Records contained in a dataset:
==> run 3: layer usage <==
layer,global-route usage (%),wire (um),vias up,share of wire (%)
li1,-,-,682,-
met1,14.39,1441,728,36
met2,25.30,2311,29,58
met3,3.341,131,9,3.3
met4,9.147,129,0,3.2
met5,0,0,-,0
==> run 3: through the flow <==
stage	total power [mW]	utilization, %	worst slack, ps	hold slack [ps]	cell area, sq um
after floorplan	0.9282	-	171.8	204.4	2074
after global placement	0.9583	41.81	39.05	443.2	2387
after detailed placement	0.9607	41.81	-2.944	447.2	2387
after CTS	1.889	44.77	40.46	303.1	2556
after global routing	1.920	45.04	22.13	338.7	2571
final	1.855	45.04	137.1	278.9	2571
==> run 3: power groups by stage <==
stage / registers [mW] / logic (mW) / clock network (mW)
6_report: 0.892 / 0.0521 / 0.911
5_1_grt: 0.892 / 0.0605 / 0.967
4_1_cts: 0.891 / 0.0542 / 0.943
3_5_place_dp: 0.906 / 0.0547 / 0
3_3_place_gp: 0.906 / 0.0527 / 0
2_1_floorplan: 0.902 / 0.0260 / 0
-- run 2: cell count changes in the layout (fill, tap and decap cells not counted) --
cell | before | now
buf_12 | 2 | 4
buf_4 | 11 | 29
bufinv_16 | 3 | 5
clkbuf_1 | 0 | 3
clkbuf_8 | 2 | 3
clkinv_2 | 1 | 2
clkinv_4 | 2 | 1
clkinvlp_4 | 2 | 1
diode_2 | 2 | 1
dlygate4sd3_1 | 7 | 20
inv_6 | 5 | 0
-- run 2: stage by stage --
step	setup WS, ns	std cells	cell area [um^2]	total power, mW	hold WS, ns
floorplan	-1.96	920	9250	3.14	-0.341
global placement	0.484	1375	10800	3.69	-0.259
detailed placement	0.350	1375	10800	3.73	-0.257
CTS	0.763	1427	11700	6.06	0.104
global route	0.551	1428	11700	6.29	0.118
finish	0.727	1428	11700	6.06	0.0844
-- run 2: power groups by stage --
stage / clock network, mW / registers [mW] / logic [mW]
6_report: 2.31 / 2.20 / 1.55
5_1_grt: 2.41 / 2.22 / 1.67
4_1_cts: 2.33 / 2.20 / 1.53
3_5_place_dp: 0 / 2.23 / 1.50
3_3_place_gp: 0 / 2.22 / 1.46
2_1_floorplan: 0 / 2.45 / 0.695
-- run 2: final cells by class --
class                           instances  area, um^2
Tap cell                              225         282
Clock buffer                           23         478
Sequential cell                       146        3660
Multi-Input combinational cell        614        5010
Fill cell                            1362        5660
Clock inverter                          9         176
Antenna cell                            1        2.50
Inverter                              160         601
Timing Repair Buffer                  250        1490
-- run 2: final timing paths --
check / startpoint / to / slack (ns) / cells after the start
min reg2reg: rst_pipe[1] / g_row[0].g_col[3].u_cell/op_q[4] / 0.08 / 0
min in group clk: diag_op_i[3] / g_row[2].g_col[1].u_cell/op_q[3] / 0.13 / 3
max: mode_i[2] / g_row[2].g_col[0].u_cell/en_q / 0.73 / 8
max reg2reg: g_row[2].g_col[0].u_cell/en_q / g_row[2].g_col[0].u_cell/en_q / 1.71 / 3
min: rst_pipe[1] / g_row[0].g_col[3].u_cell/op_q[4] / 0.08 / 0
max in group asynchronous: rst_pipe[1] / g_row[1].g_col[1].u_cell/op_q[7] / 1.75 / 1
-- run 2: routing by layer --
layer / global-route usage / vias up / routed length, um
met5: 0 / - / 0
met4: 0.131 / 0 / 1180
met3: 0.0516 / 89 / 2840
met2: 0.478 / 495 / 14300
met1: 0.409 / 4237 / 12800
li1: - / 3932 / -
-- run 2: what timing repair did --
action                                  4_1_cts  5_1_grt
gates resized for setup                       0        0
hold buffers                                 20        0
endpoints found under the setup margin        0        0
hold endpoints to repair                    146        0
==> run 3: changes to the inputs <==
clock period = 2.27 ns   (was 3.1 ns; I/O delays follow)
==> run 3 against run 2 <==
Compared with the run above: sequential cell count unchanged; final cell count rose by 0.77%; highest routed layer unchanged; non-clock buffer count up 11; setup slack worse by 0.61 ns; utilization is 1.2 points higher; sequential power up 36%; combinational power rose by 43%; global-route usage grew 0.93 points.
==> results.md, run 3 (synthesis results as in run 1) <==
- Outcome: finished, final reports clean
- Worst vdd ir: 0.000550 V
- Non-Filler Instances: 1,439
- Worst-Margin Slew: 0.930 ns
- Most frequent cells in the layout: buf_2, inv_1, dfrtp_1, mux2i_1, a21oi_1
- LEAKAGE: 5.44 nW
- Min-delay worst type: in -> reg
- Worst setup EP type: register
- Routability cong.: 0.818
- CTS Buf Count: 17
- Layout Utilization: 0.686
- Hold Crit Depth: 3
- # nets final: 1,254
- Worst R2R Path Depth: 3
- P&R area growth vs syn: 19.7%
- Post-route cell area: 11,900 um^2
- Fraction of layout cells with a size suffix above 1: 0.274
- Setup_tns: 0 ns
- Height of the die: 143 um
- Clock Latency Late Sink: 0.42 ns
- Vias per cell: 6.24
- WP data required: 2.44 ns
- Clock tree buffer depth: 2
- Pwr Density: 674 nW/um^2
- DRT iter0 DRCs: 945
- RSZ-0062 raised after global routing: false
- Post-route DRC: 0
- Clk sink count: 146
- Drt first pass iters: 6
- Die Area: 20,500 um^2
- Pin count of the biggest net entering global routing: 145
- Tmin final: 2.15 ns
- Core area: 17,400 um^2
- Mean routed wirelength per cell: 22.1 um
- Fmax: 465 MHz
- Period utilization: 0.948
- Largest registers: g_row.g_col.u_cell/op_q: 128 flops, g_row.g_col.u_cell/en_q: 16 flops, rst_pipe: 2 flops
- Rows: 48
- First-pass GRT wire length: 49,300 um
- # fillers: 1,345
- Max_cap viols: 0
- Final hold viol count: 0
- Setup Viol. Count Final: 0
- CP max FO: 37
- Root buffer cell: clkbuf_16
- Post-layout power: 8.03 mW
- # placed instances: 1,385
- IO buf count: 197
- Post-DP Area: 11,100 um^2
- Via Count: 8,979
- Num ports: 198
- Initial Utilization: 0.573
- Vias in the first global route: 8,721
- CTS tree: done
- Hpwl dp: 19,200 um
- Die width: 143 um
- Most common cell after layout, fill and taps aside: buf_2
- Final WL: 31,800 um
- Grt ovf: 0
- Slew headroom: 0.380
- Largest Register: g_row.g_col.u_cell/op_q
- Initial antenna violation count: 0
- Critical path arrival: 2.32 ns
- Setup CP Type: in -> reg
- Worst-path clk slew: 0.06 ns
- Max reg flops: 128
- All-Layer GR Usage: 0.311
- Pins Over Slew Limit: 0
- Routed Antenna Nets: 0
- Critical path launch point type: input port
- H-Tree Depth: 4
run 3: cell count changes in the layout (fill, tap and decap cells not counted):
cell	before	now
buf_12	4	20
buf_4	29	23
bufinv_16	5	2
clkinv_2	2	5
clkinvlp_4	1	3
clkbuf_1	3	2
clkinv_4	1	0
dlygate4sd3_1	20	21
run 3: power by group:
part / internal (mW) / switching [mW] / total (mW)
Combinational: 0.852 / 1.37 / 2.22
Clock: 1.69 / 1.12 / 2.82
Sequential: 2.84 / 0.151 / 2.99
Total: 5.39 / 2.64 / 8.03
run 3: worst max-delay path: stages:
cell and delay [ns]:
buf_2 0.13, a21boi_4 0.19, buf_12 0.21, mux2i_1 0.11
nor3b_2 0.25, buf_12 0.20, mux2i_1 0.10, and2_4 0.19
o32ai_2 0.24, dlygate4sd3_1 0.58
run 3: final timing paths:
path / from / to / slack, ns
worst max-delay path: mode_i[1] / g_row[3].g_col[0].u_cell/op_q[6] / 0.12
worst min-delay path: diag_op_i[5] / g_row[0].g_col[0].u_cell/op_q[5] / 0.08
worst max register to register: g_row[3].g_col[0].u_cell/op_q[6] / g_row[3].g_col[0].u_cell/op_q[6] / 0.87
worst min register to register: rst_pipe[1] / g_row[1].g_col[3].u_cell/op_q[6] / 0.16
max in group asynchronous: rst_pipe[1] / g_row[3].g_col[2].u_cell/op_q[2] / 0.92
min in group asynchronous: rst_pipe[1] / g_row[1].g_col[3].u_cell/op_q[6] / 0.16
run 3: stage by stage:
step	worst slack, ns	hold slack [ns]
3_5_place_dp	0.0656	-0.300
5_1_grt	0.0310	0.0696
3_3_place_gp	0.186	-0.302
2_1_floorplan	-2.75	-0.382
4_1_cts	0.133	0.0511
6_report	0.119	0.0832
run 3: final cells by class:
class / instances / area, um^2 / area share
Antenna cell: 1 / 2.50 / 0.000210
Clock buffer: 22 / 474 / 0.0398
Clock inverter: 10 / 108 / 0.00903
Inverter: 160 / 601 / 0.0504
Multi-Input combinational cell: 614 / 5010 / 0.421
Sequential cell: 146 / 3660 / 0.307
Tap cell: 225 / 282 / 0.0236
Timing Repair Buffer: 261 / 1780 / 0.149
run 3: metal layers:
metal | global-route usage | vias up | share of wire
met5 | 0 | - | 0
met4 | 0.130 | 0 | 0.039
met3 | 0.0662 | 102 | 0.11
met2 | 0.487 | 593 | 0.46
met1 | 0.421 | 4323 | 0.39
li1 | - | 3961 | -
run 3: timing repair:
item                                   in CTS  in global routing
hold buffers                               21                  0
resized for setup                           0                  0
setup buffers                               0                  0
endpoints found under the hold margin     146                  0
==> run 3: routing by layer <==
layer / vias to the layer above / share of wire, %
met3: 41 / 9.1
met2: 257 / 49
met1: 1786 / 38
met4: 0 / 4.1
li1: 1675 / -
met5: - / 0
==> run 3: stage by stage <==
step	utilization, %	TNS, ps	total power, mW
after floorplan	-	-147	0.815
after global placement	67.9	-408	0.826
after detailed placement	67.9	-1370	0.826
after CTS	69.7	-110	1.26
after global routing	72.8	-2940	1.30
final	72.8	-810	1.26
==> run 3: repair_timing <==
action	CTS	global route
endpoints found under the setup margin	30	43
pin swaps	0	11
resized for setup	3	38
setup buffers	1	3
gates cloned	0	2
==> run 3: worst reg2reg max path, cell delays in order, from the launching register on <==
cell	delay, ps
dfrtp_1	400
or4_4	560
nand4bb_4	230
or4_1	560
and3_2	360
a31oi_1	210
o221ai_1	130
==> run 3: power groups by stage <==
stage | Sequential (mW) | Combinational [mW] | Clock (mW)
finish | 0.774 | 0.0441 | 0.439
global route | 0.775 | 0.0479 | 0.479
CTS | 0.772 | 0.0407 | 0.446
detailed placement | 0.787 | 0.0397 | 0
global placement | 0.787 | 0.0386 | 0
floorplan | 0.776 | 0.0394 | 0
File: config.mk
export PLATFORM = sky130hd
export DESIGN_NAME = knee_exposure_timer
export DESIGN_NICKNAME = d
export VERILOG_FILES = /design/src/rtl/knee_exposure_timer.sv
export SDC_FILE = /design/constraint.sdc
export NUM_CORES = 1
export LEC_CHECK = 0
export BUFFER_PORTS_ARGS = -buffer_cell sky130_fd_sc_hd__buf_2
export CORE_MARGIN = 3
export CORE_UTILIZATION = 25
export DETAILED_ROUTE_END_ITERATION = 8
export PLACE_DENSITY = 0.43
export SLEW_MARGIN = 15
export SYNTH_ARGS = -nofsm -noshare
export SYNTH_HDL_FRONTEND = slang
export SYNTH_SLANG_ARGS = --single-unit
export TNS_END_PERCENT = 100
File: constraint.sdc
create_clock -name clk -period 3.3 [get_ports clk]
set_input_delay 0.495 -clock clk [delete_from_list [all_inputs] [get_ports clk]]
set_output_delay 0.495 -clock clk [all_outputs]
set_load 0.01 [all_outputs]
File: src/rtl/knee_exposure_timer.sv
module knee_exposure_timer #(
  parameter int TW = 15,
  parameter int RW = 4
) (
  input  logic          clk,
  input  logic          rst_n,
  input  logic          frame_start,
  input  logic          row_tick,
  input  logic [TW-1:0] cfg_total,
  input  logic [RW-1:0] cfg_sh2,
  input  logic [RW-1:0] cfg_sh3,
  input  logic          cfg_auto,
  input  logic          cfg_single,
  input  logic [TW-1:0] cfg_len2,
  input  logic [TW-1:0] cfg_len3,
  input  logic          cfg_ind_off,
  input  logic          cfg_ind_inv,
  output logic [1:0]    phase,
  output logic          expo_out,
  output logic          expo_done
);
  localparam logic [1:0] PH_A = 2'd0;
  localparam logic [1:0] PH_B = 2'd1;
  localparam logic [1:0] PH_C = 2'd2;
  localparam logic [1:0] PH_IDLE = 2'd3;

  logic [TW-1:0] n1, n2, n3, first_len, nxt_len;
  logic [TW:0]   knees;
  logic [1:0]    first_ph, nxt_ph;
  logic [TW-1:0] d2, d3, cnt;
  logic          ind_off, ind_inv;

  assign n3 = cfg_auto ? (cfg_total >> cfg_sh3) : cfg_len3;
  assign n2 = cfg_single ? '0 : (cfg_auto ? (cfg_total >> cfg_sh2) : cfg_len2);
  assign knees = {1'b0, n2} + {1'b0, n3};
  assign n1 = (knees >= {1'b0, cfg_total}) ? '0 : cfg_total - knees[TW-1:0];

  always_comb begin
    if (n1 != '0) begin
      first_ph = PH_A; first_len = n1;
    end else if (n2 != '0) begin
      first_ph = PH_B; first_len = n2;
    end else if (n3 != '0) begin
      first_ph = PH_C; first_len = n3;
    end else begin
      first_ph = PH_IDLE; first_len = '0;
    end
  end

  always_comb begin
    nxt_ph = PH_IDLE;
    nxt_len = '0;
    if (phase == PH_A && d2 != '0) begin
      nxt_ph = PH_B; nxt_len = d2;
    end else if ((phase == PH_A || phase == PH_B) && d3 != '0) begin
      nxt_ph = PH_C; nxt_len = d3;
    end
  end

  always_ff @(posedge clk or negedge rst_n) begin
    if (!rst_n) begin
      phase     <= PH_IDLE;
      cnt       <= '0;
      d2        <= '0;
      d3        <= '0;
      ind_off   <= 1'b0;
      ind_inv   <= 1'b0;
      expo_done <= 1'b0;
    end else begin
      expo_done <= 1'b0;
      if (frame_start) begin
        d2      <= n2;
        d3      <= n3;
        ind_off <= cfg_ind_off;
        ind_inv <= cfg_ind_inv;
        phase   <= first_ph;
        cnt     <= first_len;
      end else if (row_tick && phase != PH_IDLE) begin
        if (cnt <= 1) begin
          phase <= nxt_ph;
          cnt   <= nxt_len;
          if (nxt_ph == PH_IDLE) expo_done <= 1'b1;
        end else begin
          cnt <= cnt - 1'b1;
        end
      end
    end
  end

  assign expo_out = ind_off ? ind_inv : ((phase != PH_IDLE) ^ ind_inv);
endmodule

PROBLEM TO WORK ON:
Reproduce exactly the section above that begins at the line containing "- Fraction of" and ends at the line containing "- Period utilization: 0.948", leaving out all other lines.

EXERCISE OUTPUT:
- Fraction of layout cells with a size suffix above 1: 0.274
- Setup_tns: 0 ns
- Height of the die: 143 um
- Clock Latency Late Sink: 0.42 ns
- Vias per cell: 6.24
- WP data required: 2.44 ns
- Clock tree buffer depth: 2
- Pwr Density: 674 nW/um^2
- DRT iter0 DRCs: 945
- RSZ-0062 raised after global routing: false
- Post-route DRC: 0
- Clk sink count: 146
- Drt first pass iters: 6
- Die Area: 20,500 um^2
- Pin count of the biggest net entering global routing: 145
- Tmin final: 2.15 ns
- Core area: 17,400 um^2
- Mean routed wirelength per cell: 22.1 um
- Fmax: 465 MHz
- Period utilization: 0.948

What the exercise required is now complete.